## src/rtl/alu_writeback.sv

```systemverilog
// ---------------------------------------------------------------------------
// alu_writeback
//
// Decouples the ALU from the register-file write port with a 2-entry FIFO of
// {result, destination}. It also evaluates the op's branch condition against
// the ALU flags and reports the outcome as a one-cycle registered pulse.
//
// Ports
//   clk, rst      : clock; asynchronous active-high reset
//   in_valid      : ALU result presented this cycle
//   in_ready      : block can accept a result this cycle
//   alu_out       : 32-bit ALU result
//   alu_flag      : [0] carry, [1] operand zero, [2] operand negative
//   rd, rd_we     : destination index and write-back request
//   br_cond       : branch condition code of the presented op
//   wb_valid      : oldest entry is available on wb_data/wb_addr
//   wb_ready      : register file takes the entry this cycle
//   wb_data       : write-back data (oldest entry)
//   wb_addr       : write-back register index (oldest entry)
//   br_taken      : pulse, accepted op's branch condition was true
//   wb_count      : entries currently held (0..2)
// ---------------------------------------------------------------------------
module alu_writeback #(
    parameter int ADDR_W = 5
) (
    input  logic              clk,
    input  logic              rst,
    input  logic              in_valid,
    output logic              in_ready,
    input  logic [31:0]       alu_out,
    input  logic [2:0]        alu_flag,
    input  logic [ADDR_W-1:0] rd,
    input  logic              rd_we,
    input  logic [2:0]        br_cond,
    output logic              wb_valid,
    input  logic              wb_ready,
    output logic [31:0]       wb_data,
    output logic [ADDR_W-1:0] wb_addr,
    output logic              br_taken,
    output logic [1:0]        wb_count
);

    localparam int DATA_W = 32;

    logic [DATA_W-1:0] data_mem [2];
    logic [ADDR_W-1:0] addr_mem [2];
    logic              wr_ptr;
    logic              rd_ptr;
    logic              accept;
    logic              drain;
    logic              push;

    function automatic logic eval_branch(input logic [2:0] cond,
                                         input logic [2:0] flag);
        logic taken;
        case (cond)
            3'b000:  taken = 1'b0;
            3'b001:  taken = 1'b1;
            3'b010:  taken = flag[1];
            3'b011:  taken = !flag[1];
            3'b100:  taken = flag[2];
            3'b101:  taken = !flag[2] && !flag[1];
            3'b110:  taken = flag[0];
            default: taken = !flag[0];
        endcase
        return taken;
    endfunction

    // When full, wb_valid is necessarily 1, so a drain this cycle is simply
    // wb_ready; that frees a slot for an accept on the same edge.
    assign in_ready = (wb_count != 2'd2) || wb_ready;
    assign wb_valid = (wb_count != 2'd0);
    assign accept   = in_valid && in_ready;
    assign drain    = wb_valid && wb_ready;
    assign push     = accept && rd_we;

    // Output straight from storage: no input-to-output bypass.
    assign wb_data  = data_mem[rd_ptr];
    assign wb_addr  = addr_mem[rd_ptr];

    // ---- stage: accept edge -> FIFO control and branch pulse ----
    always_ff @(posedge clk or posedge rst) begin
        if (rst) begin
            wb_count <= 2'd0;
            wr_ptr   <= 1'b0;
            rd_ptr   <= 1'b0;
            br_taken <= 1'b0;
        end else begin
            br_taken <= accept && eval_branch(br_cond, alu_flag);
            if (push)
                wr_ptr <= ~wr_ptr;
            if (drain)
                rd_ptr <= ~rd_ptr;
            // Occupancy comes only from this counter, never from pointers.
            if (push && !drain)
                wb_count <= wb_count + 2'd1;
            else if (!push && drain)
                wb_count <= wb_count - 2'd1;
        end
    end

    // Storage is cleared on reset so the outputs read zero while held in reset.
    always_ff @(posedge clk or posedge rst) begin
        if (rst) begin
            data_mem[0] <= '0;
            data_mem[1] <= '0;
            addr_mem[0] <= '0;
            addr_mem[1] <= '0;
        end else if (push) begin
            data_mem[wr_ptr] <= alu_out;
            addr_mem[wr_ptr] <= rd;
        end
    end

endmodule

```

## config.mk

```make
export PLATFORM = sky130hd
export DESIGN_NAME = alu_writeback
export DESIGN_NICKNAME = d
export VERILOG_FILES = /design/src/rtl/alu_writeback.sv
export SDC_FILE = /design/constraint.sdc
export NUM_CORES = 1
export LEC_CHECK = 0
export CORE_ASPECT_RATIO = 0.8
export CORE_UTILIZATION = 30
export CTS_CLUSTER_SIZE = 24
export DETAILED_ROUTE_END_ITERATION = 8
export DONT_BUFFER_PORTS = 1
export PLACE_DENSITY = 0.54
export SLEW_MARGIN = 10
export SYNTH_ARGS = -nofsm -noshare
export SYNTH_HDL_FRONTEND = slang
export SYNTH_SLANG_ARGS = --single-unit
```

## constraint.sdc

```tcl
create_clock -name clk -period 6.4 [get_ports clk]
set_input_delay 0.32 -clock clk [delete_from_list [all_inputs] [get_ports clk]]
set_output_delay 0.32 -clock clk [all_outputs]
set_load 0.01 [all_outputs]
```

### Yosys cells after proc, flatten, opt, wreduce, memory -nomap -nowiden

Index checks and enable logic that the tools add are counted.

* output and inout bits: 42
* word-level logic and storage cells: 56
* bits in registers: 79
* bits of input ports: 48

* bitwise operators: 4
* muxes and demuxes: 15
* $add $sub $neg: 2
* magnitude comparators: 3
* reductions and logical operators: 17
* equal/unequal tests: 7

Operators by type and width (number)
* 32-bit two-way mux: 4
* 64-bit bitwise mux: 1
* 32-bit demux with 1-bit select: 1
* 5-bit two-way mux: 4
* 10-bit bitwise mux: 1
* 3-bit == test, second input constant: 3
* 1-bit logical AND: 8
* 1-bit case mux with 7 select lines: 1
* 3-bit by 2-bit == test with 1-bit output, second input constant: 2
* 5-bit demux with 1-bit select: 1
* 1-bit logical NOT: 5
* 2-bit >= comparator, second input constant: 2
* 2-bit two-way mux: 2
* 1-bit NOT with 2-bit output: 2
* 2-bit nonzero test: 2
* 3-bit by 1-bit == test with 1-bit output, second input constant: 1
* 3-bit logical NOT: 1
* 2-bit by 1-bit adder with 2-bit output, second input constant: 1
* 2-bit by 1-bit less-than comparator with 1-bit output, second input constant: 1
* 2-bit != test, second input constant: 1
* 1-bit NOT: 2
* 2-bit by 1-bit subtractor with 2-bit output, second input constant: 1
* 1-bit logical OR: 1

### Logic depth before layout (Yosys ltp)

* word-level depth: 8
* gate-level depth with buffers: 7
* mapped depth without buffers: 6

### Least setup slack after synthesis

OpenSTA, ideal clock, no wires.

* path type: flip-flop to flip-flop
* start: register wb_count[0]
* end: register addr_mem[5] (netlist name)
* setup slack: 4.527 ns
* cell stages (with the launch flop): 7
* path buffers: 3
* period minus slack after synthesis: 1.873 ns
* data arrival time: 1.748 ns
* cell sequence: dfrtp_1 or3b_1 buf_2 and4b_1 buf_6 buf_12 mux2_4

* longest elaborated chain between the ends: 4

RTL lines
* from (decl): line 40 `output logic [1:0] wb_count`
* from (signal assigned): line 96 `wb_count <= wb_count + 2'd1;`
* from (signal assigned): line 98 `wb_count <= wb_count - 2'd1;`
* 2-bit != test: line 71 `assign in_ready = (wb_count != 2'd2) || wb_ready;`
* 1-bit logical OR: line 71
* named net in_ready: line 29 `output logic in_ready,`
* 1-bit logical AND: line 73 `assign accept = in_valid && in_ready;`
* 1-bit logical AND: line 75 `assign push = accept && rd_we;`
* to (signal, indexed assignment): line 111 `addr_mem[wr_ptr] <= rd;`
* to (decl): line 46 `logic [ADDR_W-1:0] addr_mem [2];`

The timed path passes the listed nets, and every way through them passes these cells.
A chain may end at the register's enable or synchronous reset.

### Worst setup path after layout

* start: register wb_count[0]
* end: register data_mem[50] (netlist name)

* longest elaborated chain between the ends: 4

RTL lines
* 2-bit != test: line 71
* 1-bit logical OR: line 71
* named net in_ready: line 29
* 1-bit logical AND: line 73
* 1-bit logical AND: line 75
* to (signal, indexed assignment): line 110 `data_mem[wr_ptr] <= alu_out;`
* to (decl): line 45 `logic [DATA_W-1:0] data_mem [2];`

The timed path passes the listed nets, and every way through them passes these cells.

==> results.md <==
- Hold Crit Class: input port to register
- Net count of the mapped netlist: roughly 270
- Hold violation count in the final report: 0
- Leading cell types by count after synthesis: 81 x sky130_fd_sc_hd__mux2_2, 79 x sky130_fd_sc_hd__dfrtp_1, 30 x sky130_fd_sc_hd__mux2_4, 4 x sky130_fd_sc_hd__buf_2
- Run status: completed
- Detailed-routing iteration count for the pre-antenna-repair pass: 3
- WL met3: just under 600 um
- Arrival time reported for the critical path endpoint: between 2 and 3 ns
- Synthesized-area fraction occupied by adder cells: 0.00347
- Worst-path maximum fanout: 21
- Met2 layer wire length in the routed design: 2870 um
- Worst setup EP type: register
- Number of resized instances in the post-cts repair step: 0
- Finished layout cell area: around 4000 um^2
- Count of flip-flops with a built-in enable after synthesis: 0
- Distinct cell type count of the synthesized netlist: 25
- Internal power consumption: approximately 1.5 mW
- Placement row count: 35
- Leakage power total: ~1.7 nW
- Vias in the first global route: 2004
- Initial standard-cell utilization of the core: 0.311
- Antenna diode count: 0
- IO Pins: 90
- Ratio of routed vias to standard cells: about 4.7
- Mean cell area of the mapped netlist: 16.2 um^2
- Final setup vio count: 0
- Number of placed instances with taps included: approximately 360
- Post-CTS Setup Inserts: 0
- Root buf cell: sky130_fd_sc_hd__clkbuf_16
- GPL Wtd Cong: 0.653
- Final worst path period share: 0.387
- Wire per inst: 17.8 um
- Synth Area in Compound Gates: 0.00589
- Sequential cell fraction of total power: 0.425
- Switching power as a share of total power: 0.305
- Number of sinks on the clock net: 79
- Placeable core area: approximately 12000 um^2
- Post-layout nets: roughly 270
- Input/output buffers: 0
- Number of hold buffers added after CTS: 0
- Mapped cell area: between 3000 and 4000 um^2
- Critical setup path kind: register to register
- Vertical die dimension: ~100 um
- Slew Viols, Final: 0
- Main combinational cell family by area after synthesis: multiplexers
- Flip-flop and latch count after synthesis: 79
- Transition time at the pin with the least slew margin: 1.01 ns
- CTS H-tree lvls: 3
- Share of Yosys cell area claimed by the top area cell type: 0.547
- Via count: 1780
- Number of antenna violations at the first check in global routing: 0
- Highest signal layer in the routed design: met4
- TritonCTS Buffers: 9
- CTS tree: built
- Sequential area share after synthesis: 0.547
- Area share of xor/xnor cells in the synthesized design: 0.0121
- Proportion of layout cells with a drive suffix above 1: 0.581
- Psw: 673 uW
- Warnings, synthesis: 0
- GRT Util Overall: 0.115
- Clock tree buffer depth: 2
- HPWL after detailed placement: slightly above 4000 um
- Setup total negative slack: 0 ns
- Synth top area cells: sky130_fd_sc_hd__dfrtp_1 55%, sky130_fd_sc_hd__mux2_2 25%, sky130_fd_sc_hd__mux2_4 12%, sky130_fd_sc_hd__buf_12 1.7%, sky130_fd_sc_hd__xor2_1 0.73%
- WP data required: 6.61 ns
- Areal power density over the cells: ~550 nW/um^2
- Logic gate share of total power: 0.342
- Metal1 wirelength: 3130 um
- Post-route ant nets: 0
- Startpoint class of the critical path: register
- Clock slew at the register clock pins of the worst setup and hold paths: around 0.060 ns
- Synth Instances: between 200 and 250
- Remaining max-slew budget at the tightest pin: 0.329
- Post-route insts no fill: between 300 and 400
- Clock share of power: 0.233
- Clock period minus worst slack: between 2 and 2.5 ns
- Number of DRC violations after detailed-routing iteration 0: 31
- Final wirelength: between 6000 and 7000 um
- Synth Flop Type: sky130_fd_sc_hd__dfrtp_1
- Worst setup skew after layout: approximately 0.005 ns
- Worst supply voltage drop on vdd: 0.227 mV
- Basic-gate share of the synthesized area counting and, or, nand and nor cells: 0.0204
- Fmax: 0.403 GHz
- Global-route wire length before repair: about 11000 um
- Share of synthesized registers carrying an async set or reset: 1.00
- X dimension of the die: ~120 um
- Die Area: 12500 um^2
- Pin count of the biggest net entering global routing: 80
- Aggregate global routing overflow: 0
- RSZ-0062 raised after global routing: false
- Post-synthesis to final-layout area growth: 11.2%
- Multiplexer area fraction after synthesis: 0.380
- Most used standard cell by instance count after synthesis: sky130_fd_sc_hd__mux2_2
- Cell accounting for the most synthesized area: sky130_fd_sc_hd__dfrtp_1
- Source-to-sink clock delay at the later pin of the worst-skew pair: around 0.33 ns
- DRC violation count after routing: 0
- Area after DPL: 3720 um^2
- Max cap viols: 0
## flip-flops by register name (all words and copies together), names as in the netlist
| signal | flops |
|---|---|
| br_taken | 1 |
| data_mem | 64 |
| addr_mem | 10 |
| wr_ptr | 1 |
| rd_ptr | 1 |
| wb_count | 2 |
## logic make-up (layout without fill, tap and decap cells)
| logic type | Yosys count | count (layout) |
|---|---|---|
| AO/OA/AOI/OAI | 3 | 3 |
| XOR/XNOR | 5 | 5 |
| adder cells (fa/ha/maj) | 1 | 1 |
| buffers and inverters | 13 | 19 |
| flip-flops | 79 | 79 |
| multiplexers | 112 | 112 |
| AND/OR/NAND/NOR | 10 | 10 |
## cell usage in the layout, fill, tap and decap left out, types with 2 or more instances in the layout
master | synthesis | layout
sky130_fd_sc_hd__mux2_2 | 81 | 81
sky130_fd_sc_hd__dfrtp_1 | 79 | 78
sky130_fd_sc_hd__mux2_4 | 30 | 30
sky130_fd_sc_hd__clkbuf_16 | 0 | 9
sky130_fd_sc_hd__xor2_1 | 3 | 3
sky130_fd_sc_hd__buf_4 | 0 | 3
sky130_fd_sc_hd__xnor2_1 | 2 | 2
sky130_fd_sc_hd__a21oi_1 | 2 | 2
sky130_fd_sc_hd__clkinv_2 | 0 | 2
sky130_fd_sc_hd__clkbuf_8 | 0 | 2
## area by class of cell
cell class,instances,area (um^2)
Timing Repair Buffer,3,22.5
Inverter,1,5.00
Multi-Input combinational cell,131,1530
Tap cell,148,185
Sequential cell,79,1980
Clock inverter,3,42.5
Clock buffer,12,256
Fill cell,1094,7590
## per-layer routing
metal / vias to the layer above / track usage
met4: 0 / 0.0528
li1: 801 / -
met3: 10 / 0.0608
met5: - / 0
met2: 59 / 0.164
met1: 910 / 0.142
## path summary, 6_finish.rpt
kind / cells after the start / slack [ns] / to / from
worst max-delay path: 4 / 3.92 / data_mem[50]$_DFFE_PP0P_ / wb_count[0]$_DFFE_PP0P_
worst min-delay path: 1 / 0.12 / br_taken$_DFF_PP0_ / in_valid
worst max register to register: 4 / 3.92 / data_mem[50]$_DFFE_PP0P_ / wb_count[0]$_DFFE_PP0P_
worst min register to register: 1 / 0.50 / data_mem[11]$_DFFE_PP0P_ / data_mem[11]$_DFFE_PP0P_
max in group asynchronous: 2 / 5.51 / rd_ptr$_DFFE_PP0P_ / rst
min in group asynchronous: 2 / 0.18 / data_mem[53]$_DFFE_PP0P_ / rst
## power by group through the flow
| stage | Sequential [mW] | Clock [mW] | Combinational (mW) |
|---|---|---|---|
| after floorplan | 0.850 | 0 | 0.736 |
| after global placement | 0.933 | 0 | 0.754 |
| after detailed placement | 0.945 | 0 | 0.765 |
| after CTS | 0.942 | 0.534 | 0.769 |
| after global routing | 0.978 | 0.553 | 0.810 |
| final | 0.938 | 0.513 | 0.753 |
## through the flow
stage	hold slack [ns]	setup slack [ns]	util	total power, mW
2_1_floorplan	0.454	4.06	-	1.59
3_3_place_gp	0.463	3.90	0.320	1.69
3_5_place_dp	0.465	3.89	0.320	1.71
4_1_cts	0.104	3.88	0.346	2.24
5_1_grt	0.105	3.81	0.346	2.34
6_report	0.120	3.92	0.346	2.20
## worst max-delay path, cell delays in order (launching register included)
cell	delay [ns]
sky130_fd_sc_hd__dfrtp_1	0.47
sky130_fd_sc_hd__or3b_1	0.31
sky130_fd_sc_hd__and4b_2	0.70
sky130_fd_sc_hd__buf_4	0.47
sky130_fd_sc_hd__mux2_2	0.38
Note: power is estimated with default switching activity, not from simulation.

[TASK INSTRUCTIONS]: Using the records above, restate word for word the lines from the one with "sky130_fd_sc_hd__mux2_4 | 30 | 30" through the one with "## path summary, 6_finish.rpt", both included.

[EXPECTED ANSWER]:
sky130_fd_sc_hd__mux2_4 | 30 | 30
sky130_fd_sc_hd__clkbuf_16 | 0 | 9
sky130_fd_sc_hd__xor2_1 | 3 | 3
sky130_fd_sc_hd__buf_4 | 0 | 3
sky130_fd_sc_hd__xnor2_1 | 2 | 2
sky130_fd_sc_hd__a21oi_1 | 2 | 2
sky130_fd_sc_hd__clkinv_2 | 0 | 2
sky130_fd_sc_hd__clkbuf_8 | 0 | 2
## area by class of cell
cell class,instances,area (um^2)
Timing Repair Buffer,3,22.5
Inverter,1,5.00
Multi-Input combinational cell,131,1530
Tap cell,148,185
Sequential cell,79,1980
Clock inverter,3,42.5
Clock buffer,12,256
Fill cell,1094,7590
## per-layer routing
metal / vias to the layer above / track usage
met4: 0 / 0.0528
li1: 801 / -
met3: 10 / 0.0608
met5: - / 0
met2: 59 / 0.164
met1: 910 / 0.142
## path summary, 6_finish.rpt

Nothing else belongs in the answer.